A fama de "Metrópolis" deve-se em parte ao evidente vigor do filme, mas a sua popularidade pode ser creditada a uma série de elementos exteriores a ele.
O filme de Fritz Lang -que é exibido hoje no Festival de Berlim em cópia restaurada e com acompanhamento da Filarmônica de Berlim- trata de relações de trabalho. Se lhe perdoarmos o final, torna-se possível ver ali um libelo contra o esmagamento dos operários e as condições de trabalho infames. Daí, embora ter sido escrito por Thea von Harbou -então sua mulher e depois notória nazista-, "Metrópolis" ter uma posteridade animadora entre as esquerdas.
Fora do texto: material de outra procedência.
Background: an optimization exercise with open tools, aiming at small area, a short achievable clock period and few clock cycles per item. Do not read the settings as production practice.
RTL that was checked went through simulation tests only; none was proved equivalent to the original.
Power figures rest on the tool's default switching activity, not on a simulated workload.

## contone_block_dec
module contone_block_dec (
    input  wire       clk,
    input  wire       rst,           
    input  wire       in_valid,      
    output reg        in_ready,
    input  wire [7:0] in_data,
    input  wire       n_valid,       
    output wire       n_ready,
    input  wire [7:0] n_data,
    input  wire       n_sol,         
    output reg        out_valid,     
    input  wire       out_ready,
    output reg  [7:0] out_data,
    output reg        out_last       
);
clock: 12.0 ns
lec_check: 0
cap_margin: 20
core_margin: 2
core_utilization: 65
slew_margin: 20
standard.sh (not shown) runs the stock make flow with config.mk's settings and CLKGATE_MAP_FILE= SYNTH_SCRIPT=/design/flow/synth_recipe.tcl, a recipe that flattens the netlist after the stock synthesis.
==> flow/flow/run.sh <==
#!/bin/bash
# Standard layout with two changes after the standard synthesis: the
# slow delay buffers are not used for repair and port buffers, and every
# port gets a plain buffer.
set -euo pipefail
bash standard.sh synth > synth.log 2>&1
export DONT_USE_CELLS="sky130_fd_sc_hd__clkdlybuf4s15_1 sky130_fd_sc_hd__clkdlybuf4s15_2 sky130_fd_sc_hd__clkdlybuf4s18_1 sky130_fd_sc_hd__clkdlybuf4s18_2 sky130_fd_sc_hd__clkdlybuf4s25_1 sky130_fd_sc_hd__clkdlybuf4s25_2 sky130_fd_sc_hd__clkdlybuf4s50_1 sky130_fd_sc_hd__clkdlybuf4s50_2"
export BUFFER_PORTS_ARGS="-buffer_cell sky130_fd_sc_hd__buf_4"
bash standard.sh > layout.log 2>&1
Testbench counts at the start, summed over its fixed seeds: cycles 169,781, blocks 2,560.
==> next run, changes <==
==> flow/run.sh (new file) <==
#!/bin/bash
# synth_recipe.tcl (not shown) runs the flow's synth.tcl, then flattens the netlist and writes it again
# the make line also repeats each setting of config.mk as NAME=value (left out here)
make -C /OpenROAD-flow-scripts/flow DESIGN_CONFIG=/design/flow/config.mk WORK_HOME=/design/flow/orfs CLKGATE_MAP_FILE= SYNTH_SCRIPT=/design/flow/synth_recipe.tcl finish
CORE_UTILIZATION = 40   (was 65)
removed: flow/flow/run.sh
removed: flow/standard.sh
What happened: Clock skew stays flat. Power goes down slightly. Sequential share of layout area falls by 0.66 points. Worst setup slack is worse by 0.26 ns. Die area grows by well over a third. Wire length is lower by a little under a tenth. Synthesized area stays the same.
==> next run, changes <==
ABC_AREA = 1   (was not set)
The new run produced a clean layout.
Count of clock-buffer cells in the layout stays the same.
Routed wire length went down by 2.5%.
Clock skew goes down by 0.0058 ns.
Total power climbs by 29%.
Via count came out higher by 4.6%.
Cell count increases by 14%.
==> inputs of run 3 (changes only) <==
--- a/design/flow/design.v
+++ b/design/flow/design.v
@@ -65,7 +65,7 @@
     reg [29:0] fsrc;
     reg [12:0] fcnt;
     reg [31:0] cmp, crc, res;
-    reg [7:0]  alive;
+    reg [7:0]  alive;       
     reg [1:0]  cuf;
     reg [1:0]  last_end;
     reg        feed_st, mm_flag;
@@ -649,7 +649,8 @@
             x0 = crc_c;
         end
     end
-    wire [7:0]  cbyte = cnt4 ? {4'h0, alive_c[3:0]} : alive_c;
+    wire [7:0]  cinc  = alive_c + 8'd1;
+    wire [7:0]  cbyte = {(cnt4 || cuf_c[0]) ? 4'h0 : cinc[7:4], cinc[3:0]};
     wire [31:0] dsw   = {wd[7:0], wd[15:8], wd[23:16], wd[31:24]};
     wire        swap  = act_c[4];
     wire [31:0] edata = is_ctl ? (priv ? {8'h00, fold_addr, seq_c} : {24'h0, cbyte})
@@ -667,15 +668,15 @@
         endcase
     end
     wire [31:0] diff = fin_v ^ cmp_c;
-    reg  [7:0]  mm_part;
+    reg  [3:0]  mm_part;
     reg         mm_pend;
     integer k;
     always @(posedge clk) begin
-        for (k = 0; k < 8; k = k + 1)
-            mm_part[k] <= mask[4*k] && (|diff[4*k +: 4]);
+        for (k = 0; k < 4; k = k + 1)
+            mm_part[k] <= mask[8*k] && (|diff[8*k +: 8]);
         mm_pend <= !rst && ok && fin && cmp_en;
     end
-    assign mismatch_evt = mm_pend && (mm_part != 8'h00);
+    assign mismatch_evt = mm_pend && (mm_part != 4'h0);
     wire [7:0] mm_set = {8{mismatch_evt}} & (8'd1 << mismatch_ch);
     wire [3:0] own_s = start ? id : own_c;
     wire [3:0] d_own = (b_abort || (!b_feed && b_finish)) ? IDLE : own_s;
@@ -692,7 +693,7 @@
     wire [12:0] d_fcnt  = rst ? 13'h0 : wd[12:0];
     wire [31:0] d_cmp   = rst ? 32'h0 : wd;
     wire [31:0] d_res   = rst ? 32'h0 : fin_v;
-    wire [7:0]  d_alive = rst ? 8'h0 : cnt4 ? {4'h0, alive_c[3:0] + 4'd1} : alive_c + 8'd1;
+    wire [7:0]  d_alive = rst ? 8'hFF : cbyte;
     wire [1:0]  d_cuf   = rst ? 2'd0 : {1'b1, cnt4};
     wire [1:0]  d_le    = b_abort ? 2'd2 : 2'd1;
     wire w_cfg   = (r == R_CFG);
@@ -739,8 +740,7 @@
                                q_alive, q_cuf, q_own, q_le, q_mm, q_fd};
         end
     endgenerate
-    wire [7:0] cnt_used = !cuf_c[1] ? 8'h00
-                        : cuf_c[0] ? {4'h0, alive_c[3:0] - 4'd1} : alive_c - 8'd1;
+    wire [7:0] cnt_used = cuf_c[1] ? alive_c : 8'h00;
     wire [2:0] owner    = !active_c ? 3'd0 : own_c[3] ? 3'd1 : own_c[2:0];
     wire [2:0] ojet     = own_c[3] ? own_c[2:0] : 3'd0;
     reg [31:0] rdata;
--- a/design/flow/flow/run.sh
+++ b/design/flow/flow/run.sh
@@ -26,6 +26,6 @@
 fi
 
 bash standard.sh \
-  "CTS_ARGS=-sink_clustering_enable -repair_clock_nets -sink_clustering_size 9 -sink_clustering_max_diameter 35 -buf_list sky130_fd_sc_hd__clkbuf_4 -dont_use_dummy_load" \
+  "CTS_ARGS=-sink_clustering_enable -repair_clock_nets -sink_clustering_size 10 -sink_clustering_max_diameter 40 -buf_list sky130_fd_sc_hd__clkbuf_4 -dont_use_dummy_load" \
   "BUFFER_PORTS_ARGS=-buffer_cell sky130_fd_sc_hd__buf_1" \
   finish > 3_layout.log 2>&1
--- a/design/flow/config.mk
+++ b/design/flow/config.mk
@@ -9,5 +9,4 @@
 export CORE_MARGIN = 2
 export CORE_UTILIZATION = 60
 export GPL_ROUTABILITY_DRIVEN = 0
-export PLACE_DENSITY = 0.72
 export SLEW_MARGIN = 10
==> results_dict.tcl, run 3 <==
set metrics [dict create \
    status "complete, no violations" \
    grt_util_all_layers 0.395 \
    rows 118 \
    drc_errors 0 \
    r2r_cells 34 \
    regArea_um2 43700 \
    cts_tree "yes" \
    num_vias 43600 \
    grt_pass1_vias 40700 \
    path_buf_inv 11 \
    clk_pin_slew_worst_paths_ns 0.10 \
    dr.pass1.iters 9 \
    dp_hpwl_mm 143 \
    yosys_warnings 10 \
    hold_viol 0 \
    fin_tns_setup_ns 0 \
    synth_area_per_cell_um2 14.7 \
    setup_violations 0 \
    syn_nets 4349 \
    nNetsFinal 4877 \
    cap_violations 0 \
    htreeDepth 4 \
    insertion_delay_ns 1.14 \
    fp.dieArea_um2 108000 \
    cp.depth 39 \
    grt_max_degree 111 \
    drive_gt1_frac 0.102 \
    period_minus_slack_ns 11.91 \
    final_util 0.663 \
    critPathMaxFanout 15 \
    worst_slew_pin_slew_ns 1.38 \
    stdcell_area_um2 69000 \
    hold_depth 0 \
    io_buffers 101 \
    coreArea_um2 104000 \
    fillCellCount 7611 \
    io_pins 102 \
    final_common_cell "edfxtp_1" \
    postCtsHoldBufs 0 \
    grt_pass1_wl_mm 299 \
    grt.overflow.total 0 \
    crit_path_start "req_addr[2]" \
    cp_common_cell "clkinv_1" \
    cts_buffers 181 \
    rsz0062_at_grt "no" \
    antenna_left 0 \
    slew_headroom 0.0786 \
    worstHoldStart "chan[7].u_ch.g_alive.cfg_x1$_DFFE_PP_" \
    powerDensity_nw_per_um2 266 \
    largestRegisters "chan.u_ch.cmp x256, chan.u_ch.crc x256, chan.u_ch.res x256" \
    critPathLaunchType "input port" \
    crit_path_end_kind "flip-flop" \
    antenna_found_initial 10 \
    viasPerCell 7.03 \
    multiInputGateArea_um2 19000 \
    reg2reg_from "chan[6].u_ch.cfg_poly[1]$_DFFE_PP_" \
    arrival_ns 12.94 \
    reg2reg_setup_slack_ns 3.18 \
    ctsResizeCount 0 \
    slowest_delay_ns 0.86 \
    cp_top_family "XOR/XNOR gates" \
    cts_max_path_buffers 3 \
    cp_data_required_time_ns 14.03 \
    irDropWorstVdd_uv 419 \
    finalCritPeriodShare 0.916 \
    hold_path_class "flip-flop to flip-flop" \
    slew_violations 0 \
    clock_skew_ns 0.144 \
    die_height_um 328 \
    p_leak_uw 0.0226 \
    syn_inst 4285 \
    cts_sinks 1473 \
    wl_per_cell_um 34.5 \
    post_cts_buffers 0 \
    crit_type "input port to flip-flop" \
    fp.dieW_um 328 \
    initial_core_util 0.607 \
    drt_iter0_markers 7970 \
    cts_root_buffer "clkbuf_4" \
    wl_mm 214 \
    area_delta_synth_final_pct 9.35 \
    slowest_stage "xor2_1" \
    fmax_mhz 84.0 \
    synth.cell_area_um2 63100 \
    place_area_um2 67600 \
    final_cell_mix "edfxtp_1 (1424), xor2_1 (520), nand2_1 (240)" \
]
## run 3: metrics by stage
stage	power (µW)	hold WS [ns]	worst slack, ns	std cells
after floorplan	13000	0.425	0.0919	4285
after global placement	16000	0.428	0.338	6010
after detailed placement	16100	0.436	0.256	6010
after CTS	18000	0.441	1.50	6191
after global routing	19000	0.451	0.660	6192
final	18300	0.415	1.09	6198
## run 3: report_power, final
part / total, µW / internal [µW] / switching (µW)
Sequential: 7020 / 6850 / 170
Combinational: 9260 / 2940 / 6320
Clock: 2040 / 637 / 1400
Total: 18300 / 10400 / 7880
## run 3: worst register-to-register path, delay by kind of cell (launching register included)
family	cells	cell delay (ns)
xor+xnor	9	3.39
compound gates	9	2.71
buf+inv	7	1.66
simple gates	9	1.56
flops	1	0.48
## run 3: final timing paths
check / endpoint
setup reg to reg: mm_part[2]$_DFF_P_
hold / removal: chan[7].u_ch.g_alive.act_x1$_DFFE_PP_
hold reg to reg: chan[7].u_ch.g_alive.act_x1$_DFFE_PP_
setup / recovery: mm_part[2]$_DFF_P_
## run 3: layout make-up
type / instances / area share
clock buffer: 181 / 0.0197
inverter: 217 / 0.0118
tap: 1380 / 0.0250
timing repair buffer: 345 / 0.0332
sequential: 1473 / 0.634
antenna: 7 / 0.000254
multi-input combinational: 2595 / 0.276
Ao mesmo tempo, "Metrópolis" é uma fantasia futurista, inspirada em parte pela visita do próprio Lang a Nova York. Ali vislumbrou seu desenho da vida futura numa megalópole que se projeta agressivamente contra um céu, onde aviões transformaram-se em aviões de passeio.
Daí talvez ter "Metrópolis" merecido uma versão musicada e colorizada nos anos 80, no apogeu da crença no futurismo cinematográfico (obras passadas deveriam ser "atualizadas" tecnicamente).
Se o aspecto futurista do filme explicava a insânia, é preciso lembrar que um de seus encantos consiste na maneira como Lang marca o ritmo, sonoramente, na imagem. Quanto mais mudo e preto-e-branco, melhor.
"Metrópolis" é mudo e P&B até a raiz dos cabelos. Filme excessivo, em tudo solicita o olhar, da decoração art-déco aos jogos de luzes violentos e à interpretação agitada. Como todo filme com influência expressionista, tem platéia certa no Brasil. Talvez isso se deva ao fato de que aqui vivemos mais ou menos em um eterno pós-Primeira Guerra, com suas crises econômicas, injustiças sociais, salvadores da pátria.
Um dos achados do filme é a duplicação de Maria, a heroína, em Maria, a vilã. Essa inconstância dos seres, que passam de bons a maus: existe uma Maria redentora e existe seu duplo perverso, criado em laboratório, disposto a semear a discórdia e o caos.
Todos somos seres ambíguos. Mas esse descambar radical, de um extremo a outro, sobretudo quando vinculado ao poder, nos é tão familiar que "Metrópolis" parece uma história brasileira.